▶ **Exercise**
What is needed is a copy of each line in the listing that contains "start".
BEGIN
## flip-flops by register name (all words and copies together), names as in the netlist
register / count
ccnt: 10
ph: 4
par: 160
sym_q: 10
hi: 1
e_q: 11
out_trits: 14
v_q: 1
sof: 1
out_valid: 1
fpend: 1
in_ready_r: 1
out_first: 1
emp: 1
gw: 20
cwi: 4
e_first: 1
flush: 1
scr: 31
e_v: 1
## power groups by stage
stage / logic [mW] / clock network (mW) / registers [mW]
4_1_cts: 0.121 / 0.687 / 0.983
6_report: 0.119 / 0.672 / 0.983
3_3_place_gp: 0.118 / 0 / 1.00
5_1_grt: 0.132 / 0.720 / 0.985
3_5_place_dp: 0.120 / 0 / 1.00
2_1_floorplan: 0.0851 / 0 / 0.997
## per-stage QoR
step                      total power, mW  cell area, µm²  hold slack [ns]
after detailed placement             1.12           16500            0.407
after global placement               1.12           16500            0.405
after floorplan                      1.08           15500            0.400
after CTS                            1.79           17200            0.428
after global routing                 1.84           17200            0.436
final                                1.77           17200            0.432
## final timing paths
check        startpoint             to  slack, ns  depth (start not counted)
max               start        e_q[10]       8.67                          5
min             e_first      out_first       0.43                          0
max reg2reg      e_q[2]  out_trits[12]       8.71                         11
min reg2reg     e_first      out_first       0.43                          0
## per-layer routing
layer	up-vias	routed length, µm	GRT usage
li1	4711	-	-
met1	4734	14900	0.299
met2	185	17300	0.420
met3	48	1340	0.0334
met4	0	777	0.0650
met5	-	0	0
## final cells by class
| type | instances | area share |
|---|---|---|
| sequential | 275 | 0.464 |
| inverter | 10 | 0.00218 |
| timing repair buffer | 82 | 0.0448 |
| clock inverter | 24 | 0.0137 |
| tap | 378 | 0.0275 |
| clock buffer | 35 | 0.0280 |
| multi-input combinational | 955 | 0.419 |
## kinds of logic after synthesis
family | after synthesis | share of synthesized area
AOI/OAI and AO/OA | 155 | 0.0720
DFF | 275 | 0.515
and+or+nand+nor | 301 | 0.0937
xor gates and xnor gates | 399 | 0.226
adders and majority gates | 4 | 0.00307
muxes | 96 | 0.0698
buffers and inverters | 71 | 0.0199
Source: an optimization exercise on an open RTL-to-GDS flow (aim: small area, a short achievable clock period and few clock cycles per item). Production flows keep margins and buffers that such runs may drop. Only simulation tests tie the RTL to the original design; equivalence was not proved.

## flow/design.v (module list and top-level ports; edited modules follow where they fit)
// module cvu: 6762 lines
module cvu (
    input  wire        clk,
    input  wire        rst,
    input  wire        in_valid,
    output wire        in_ready,
    input  wire        in_first,
    input  wire        in_last,
    input  wire [3:0]  in_bytes,
    input  wire [63:0] in_data,
    input  wire [2:0]  cfg_preset,
    input  wire        cfg_chain,
    input  wire [6:0]  cfg_width,
    input  wire [63:0] cfg_poly,
    input  wire [63:0] cfg_init,
    input  wire [63:0] cfg_xorout,
    input  wire        cfg_refin,
    input  wire        cfg_refout,
    output reg         out_valid,
    output reg  [63:0] out_crc,
    output reg  [63:0] out_reg
);
  // ...
==> flow/flow/run.sh <==
#!/bin/bash
# The standard layout (the standard.sh: ORFS synthesis, floorplan, placement,
# CTS, routing) at the design's clock and constraints, with two changes:
#  - the buffers that buffer_ports puts on every input and output port are
#    buf_2 cells instead of the tool's default choice;
#  - ORFS's repair_timing steps (after CTS and after global routing) aim for
#    34.2 ns of setup slack instead of 0, so that they also shorten paths that
#    already meet the 44 ns clock.
# The make output goes to standard.log; ORFS keeps each step's log under orfs/logs.
set -euo pipefail
export BUFFER_PORTS_ARGS="-buffer_cell sky130_fd_sc_hd__buf_2"
export SETUP_SLACK_MARGIN=34.2
bash standard.sh > standard.log 2>&1
==> flow/standard.sh <==
#!/bin/bash
# synth_recipe.tcl (not shown) runs the flow's synth.tcl, then flattens the netlist and writes it again
# the make line also repeats each setting of config.mk as NAME=value (left out here)
make -C /OpenROAD-flow-scripts/flow DESIGN_CONFIG=/design/flow/config.mk WORK_HOME=/design/flow/orfs CLKGATE_MAP_FILE= SYNTH_SCRIPT=/design/flow/synth_recipe.tcl "${@:-finish}"
==> flow/config.mk <==
export PLATFORM = sky130hd
export DESIGN_NAME = cvu
export DESIGN_NICKNAME = cvu
export VERILOG_FILES = /design/flow/design.v
export SDC_FILE = /design/flow/constraint.sdc
export NUM_CORES = 4
export LEC_CHECK = 0
export CAP_MARGIN = 20
export CORE_MARGIN = 2
export CORE_UTILIZATION = 40
export PLACE_DENSITY = 0.5
export SLEW_MARGIN = 50
==> flow/constraint.sdc <==
create_clock -name core_clock -period 44.0 [get_ports {clk}]
set_input_delay 8.8000 -clock core_clock [delete_from_list [all_inputs] [get_ports {clk}]]
set_output_delay 8.8000 -clock core_clock [all_outputs]
set_load 0.01 [all_outputs]
==> summary.md, run 1 <==
| Metric | Value |
|---|---|
| Status | `finished clean` |
| Total number of vias | `95300` |
| Grt met1 use | `64.5%` |
| F_max | `99.9 MHz` |
| Leading cell types in the layout, fill and taps excluded | `2685 x nor2_1, 2105 x xnor2_1, 926 x nand2_1` |
| List of most frequent post-synthesis cells | `2702 x nor2_1, 2225 x xnor2_1, 932 x nand2_1, 595 x clkbuf_1, 484 x o21ai_0` |
| Post-DP HPWL | `435000 um` |
| Worst R2R Path Depth | `23` |
| Worst slack, placed | `33400 ps` |
| TritonCTS Sinks | `630` |
| Clock buffers | `91` |
| Slew Viols, Final | `0` |
| Routing usage on met2 | `67.0%` |
| Hold Slack | `404 ps` |
| Clock root buffer | `clkbuf_16` |
| Compound-Gate Fraction of Synth Area | `12.3%` |
| Critical path endpoint | `out_reg[0]` |
| Routed length on met2 | `229000 um` |
| Design Area, Final | `103000 um2` |
| Routed wire length | `587000 um` |
| Largest class | `multi-input combinational cells` |
| Routability cong. | `1.07` |
| Clk pin slew, worst setup/hold paths | `60 ps` |
| Non-clk buf share | `7.27%` |
| Inverter count | `54` |
| Clock skew | `56.8 ps` |
| # fillers | `22400` |
| Syn_area_per_cell | `8.18 um2` |
| Share of cells above drive strength 1 | `16.8%` |
| Count leader, synth | `nor2_1` |
| Largest family of logic cells by synthesized area | `XOR/XNOR gates` |
| Most common cell after layout, fill and taps aside | `nor2_1` |
| Metal3 WL | `92200 um` |
| Synth Net Count | `11300` |
| Core Rows | `174` |
| Layout area overhead | `14.3%` |
Testbench counts, summed over its fixed seeds: cycles 16,701, bytes 125,702.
END
▶ **Reply to the exercise**
check        startpoint             to  slack, ns  depth (start not counted)
max               start        e_q[10]       8.67                          5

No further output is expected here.